Collected data entries
--*--

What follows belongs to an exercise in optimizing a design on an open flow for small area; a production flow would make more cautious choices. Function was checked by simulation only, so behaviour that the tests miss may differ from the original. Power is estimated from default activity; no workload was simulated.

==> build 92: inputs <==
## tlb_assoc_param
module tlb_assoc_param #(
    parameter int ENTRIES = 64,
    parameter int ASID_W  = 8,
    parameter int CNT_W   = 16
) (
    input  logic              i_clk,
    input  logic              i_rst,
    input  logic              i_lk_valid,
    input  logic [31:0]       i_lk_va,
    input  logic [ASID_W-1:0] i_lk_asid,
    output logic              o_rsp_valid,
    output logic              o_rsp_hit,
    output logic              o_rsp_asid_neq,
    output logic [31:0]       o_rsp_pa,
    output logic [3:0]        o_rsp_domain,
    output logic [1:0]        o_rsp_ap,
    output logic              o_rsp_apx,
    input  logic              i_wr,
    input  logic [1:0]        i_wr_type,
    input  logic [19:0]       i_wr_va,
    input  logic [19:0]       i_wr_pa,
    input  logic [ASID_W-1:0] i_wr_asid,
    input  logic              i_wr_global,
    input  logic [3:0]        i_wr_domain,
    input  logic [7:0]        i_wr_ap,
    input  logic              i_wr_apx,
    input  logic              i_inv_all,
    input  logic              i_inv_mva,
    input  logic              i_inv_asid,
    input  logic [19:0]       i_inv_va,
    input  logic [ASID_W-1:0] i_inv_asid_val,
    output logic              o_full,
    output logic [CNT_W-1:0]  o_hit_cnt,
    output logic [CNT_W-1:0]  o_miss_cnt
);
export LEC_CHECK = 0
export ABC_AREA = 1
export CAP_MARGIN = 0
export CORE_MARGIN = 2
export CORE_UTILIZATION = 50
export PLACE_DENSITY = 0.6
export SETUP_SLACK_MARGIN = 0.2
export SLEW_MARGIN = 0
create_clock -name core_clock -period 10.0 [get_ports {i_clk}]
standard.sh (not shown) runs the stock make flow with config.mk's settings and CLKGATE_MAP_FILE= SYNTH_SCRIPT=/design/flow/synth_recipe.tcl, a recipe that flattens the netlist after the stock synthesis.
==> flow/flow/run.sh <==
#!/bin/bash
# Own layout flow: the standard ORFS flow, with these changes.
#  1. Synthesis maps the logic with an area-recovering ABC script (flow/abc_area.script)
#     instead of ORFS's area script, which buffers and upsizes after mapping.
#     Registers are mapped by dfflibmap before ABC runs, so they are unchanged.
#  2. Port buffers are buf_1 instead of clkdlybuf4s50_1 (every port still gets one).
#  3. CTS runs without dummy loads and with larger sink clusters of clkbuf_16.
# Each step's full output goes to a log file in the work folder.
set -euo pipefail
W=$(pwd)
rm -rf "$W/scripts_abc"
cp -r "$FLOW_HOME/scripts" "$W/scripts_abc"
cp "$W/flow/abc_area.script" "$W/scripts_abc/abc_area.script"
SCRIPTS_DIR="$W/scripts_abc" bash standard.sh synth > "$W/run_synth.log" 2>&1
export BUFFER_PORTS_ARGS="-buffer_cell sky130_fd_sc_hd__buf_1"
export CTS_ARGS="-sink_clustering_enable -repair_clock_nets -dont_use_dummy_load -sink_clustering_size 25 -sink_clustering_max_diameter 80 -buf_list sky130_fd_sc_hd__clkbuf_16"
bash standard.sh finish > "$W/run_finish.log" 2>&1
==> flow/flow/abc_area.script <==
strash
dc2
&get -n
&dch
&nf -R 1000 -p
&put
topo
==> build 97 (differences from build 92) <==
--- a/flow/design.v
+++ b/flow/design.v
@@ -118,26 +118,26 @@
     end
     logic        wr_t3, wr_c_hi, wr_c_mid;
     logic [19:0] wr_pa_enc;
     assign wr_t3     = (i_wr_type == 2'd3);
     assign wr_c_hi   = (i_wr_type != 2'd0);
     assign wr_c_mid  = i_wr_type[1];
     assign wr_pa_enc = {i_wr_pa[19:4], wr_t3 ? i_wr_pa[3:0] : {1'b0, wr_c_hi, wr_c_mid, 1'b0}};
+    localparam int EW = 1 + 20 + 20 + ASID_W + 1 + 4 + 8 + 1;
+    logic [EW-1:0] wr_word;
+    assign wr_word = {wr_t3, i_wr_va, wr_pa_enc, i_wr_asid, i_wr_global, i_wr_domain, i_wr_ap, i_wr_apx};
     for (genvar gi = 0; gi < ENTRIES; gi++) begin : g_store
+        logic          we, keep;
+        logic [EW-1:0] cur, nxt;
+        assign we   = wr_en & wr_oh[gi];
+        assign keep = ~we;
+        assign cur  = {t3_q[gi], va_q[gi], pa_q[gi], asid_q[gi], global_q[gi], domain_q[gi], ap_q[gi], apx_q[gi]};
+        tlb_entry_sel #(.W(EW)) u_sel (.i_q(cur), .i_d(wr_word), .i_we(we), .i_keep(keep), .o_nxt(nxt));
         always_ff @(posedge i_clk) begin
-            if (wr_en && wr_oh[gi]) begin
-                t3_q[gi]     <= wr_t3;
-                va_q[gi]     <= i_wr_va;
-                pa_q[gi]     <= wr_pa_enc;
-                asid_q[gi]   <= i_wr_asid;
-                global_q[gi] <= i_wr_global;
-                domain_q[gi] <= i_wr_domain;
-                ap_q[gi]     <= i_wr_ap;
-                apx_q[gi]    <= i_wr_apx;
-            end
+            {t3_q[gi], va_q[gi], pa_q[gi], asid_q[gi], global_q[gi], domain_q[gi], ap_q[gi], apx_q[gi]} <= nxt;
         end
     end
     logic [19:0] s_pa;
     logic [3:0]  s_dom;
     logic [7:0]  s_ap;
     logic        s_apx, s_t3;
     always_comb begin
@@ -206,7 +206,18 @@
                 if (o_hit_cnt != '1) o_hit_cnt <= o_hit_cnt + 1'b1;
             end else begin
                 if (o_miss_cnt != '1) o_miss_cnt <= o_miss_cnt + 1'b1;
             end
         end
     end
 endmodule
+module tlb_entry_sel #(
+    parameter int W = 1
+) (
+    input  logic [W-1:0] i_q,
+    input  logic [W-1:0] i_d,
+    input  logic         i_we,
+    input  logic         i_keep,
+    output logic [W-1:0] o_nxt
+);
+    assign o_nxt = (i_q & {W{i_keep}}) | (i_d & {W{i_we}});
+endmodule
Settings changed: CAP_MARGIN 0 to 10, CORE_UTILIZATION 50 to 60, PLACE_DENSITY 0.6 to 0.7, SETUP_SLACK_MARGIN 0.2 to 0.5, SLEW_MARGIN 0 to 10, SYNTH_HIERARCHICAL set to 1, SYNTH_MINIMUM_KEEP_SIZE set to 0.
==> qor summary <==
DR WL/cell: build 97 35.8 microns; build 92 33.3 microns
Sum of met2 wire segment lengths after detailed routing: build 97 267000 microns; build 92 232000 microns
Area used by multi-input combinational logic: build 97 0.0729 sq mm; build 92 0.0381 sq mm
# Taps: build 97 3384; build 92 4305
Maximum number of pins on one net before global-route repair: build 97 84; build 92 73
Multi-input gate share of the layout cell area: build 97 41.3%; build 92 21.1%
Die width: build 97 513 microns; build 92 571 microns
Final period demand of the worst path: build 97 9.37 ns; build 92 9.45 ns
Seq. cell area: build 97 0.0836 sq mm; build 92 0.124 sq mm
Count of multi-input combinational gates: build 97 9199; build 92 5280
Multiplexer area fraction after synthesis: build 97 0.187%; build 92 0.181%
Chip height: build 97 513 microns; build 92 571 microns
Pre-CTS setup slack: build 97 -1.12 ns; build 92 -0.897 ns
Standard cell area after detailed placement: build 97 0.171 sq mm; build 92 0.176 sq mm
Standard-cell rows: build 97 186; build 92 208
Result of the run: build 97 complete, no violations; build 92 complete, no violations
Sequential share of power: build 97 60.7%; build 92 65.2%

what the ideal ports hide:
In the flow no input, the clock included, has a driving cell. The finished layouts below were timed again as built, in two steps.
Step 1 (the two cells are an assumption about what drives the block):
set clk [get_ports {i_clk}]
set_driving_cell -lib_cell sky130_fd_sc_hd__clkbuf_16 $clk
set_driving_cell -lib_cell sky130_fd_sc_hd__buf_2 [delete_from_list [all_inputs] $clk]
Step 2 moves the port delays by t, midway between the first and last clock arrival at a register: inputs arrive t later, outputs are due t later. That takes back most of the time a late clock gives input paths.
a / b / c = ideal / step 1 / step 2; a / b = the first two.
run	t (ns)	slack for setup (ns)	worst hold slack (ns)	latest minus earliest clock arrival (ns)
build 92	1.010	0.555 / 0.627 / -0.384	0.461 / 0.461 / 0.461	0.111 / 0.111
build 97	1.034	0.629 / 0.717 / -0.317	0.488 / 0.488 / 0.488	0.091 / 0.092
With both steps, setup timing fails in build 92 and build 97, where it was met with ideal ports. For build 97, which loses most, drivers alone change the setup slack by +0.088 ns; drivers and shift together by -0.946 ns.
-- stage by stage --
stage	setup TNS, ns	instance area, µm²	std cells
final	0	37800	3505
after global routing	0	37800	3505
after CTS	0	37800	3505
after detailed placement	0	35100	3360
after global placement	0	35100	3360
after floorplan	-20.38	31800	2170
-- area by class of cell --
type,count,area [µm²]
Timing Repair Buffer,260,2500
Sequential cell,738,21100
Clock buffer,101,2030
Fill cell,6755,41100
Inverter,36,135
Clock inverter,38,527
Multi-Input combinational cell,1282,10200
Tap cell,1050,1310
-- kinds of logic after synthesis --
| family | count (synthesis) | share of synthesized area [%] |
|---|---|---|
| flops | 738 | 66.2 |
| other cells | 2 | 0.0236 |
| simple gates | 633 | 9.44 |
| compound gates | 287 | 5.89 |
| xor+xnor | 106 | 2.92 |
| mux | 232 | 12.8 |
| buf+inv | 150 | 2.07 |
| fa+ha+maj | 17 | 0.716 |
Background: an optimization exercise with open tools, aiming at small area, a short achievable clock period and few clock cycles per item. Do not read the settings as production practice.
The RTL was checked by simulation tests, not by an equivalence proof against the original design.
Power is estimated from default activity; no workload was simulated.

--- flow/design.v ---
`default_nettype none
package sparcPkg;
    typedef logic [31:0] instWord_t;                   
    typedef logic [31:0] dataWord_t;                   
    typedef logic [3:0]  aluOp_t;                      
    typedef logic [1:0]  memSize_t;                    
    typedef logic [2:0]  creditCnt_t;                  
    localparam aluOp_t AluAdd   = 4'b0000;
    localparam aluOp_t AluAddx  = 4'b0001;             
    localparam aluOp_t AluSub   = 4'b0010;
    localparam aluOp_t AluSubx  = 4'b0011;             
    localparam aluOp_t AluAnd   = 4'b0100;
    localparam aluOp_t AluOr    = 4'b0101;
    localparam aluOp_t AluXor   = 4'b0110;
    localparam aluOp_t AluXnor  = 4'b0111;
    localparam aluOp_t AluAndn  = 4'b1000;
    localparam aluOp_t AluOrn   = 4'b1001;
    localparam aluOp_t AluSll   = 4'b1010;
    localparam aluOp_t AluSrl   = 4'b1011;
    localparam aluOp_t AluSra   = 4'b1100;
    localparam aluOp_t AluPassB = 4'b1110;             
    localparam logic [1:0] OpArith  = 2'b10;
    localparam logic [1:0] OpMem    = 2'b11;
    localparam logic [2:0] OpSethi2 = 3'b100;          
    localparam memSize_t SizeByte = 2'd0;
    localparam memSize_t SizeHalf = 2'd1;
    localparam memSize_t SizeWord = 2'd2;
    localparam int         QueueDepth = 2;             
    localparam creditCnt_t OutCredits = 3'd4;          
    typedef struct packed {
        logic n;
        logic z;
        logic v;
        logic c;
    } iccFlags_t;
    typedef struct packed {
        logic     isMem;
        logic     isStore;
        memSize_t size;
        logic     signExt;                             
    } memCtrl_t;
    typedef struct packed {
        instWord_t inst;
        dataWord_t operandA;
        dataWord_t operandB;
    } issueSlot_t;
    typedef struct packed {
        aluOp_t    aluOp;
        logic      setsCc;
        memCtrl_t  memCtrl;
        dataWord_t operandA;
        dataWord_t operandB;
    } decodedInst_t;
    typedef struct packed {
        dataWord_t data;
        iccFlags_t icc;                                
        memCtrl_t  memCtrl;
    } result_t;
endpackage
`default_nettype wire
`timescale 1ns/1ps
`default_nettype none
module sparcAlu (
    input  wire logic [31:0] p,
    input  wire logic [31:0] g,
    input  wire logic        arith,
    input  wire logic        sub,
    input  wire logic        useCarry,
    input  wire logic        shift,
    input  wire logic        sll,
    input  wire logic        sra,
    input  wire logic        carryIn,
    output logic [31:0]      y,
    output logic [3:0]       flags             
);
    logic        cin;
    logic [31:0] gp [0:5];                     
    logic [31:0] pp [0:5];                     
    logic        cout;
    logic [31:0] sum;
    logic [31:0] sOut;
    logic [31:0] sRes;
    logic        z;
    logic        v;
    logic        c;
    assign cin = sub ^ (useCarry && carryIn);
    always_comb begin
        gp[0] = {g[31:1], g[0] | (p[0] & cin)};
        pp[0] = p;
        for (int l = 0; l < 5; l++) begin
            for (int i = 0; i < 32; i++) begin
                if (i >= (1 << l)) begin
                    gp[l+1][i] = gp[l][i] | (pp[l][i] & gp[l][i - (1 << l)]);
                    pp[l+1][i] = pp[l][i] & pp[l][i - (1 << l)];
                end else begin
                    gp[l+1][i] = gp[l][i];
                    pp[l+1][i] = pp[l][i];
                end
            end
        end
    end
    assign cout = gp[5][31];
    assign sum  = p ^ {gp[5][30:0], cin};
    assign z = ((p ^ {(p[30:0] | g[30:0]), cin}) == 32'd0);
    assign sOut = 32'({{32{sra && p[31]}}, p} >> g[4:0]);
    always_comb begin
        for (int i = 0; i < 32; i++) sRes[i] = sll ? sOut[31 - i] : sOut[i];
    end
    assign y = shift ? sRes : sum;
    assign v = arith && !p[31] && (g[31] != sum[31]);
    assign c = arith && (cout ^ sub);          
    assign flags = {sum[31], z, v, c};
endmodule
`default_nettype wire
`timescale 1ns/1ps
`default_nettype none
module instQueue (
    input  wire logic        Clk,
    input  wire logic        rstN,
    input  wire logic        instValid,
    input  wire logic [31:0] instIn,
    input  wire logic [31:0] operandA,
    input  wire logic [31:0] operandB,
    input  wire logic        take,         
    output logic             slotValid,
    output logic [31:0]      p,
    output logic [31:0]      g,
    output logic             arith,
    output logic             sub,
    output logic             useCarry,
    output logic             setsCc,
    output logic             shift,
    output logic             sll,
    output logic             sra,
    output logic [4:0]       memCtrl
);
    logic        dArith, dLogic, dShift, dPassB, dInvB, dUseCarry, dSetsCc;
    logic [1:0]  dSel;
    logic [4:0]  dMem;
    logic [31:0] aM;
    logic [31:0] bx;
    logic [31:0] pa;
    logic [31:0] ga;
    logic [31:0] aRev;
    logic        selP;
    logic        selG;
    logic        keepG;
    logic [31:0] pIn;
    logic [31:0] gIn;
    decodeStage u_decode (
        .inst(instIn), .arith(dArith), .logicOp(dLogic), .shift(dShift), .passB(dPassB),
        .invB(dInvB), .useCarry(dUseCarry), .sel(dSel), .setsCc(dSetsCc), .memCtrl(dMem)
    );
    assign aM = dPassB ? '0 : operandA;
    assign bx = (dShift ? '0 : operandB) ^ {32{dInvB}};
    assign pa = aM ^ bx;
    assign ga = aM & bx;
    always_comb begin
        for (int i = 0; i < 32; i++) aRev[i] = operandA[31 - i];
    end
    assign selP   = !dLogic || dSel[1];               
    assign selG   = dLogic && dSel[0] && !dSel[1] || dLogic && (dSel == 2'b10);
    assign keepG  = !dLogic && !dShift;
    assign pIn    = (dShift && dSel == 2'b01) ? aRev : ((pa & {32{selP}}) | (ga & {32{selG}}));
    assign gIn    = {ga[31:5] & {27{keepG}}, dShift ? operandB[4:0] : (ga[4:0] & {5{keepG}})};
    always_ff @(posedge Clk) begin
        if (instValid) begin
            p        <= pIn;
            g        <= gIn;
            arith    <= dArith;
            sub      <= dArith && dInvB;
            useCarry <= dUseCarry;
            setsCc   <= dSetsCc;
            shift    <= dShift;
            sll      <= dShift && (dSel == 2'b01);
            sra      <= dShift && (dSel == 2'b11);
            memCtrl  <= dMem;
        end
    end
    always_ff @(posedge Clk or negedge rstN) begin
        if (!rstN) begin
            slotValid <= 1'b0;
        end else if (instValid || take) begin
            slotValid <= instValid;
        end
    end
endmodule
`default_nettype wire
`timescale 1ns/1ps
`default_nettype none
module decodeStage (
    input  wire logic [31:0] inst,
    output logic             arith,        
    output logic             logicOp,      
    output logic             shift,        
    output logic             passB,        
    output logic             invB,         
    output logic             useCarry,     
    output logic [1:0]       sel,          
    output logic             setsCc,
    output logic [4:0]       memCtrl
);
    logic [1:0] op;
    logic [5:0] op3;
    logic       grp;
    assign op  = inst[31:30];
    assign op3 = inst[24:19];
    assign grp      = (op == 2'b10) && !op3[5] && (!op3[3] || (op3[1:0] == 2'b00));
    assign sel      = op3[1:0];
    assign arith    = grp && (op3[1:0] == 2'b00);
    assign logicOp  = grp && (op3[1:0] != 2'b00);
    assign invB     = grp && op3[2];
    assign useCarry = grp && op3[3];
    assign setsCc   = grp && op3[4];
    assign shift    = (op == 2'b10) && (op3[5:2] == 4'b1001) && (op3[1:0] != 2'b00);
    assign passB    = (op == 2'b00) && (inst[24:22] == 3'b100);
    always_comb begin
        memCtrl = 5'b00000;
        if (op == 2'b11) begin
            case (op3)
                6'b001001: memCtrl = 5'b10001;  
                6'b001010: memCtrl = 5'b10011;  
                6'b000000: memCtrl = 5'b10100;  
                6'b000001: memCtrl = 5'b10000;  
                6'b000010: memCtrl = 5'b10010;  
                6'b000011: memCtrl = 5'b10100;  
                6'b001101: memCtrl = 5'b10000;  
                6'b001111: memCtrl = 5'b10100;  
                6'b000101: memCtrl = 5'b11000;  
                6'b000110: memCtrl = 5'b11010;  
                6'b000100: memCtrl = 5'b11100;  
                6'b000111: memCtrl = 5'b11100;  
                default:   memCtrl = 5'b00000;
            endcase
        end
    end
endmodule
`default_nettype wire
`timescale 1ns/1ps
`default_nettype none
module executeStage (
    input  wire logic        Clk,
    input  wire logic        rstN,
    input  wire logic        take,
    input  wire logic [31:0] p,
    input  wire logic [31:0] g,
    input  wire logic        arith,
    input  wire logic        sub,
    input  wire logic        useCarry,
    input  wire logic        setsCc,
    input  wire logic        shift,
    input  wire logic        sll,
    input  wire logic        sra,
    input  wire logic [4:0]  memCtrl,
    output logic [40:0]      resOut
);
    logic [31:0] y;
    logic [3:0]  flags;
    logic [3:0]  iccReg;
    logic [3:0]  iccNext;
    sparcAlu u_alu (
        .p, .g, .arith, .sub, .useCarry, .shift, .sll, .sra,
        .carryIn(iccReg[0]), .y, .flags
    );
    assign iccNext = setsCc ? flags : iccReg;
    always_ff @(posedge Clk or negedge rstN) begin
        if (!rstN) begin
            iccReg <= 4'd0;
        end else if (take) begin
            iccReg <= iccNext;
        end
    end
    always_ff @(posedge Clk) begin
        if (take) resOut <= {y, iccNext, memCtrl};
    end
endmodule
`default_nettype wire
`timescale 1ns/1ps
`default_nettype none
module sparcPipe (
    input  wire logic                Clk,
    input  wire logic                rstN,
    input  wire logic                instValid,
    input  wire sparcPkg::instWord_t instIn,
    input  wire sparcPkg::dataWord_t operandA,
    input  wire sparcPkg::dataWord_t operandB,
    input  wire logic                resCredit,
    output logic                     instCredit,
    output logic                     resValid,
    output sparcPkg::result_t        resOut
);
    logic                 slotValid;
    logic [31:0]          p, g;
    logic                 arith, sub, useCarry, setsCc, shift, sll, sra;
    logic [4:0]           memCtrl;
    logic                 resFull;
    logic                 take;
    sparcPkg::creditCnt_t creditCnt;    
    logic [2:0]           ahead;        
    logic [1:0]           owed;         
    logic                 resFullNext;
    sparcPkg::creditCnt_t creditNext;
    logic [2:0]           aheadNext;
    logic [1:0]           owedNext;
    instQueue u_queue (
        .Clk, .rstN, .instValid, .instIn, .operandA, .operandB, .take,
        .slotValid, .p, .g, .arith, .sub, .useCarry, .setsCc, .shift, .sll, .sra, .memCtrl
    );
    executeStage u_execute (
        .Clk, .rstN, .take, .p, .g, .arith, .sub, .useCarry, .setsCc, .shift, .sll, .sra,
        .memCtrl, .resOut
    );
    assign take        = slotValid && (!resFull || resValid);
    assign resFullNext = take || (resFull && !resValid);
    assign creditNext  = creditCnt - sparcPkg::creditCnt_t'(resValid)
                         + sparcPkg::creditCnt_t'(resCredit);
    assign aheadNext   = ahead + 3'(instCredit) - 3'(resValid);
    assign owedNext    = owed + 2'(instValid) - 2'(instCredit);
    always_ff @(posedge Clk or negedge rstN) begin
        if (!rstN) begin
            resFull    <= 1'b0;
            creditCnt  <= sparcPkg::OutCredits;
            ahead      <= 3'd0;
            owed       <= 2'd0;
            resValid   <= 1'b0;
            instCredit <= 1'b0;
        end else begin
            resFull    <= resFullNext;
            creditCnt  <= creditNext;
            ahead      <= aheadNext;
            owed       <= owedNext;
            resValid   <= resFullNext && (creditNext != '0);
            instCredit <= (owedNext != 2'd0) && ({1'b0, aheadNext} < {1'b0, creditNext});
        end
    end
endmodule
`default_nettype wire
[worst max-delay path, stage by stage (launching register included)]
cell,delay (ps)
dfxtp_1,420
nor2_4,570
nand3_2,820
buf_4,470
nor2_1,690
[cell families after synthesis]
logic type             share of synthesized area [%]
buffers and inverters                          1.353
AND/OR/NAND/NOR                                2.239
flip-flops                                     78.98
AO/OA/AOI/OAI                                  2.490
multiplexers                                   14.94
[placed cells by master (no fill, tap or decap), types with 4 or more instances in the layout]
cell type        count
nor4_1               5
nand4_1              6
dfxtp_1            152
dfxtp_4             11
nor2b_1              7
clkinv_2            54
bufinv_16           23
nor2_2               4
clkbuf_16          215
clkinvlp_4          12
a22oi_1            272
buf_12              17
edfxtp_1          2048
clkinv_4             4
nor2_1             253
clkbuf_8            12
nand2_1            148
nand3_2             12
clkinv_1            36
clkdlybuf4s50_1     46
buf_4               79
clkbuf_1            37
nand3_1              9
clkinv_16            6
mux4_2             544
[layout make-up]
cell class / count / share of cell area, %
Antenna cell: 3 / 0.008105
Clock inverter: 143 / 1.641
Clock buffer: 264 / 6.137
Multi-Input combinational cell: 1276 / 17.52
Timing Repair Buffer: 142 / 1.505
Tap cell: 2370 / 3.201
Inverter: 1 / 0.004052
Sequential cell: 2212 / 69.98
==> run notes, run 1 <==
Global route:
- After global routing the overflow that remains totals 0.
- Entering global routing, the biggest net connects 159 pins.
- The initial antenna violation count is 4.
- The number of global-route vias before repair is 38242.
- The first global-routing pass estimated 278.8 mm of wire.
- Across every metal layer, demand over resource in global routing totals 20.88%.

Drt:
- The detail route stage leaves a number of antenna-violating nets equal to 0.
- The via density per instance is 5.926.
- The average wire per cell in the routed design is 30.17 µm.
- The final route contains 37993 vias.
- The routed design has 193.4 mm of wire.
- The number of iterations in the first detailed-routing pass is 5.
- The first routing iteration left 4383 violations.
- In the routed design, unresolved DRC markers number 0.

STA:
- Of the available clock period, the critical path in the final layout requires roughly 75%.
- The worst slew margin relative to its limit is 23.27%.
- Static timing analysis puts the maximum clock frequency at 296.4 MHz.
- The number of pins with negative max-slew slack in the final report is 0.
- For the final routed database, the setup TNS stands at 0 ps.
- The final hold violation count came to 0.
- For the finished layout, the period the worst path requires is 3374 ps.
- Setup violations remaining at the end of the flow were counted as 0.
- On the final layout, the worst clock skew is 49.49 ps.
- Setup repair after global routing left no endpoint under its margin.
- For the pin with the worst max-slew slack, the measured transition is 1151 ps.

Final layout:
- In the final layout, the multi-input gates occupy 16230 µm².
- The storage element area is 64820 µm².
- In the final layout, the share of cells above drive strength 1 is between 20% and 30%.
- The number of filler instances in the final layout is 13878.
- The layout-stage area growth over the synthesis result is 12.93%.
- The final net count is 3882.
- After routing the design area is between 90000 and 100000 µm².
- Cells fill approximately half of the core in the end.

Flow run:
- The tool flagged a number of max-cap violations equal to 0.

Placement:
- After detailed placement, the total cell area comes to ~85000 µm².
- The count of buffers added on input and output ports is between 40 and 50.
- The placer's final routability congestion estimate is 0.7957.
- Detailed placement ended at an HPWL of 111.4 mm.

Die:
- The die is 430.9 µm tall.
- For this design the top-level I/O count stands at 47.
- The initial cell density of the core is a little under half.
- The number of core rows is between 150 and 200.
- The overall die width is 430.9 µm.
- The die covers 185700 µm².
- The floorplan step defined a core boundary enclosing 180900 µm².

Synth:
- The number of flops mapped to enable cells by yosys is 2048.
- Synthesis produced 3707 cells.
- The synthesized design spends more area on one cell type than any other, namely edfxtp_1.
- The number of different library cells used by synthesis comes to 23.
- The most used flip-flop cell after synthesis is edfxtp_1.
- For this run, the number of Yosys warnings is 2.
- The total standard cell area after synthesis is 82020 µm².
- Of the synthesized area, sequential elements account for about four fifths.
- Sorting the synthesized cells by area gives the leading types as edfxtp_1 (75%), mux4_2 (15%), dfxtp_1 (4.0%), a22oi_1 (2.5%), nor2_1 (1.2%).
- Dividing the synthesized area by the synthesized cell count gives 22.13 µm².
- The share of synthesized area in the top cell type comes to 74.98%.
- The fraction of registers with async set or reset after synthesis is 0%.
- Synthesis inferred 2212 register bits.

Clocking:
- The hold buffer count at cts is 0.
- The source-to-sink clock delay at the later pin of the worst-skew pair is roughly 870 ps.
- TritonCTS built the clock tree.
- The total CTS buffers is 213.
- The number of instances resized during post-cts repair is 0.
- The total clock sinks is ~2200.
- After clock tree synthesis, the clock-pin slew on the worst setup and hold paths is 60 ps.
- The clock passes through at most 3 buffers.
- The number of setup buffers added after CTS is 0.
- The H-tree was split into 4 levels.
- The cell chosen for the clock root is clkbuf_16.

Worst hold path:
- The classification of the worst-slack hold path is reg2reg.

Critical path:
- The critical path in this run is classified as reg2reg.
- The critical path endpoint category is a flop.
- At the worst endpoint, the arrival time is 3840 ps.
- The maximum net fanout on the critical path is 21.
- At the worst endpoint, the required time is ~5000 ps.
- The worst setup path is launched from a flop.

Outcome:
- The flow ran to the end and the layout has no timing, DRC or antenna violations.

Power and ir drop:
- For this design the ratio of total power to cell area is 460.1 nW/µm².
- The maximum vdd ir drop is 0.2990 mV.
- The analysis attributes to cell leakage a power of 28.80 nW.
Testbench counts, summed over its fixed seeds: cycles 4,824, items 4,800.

--*--

## What is needed
Reproduce exactly the section above that begins at the line containing "- On the final" and ends at the line containing "- Of the synthesized", leaving out all other lines.

## Exercise answer
- On the final layout, the worst clock skew is 49.49 ps.
- Setup repair after global routing left no endpoint under its margin.
- For the pin with the worst max-slew slack, the measured transition is 1151 ps.

Final layout:
- In the final layout, the multi-input gates occupy 16230 µm².
- The storage element area is 64820 µm².
- In the final layout, the share of cells above drive strength 1 is between 20% and 30%.
- The number of filler instances in the final layout is 13878.
- The layout-stage area growth over the synthesis result is 12.93%.
- The final net count is 3882.
- After routing the design area is between 90000 and 100000 µm².
- Cells fill approximately half of the core in the end.

Flow run:
- The tool flagged a number of max-cap violations equal to 0.

Placement:
- After detailed placement, the total cell area comes to ~85000 µm².
- The count of buffers added on input and output ports is between 40 and 50.
- The placer's final routability congestion estimate is 0.7957.
- Detailed placement ended at an HPWL of 111.4 mm.

Die:
- The die is 430.9 µm tall.
- For this design the top-level I/O count stands at 47.
- The initial cell density of the core is a little under half.
- The number of core rows is between 150 and 200.
- The overall die width is 430.9 µm.
- The die covers 185700 µm².
- The floorplan step defined a core boundary enclosing 180900 µm².

Synth:
- The number of flops mapped to enable cells by yosys is 2048.
- Synthesis produced 3707 cells.
- The synthesized design spends more area on one cell type than any other, namely edfxtp_1.
- The number of different library cells used by synthesis comes to 23.
- The most used flip-flop cell after synthesis is edfxtp_1.
- For this run, the number of Yosys warnings is 2.
- The total standard cell area after synthesis is 82020 µm².
- Of the synthesized area, sequential elements account for about four fifths.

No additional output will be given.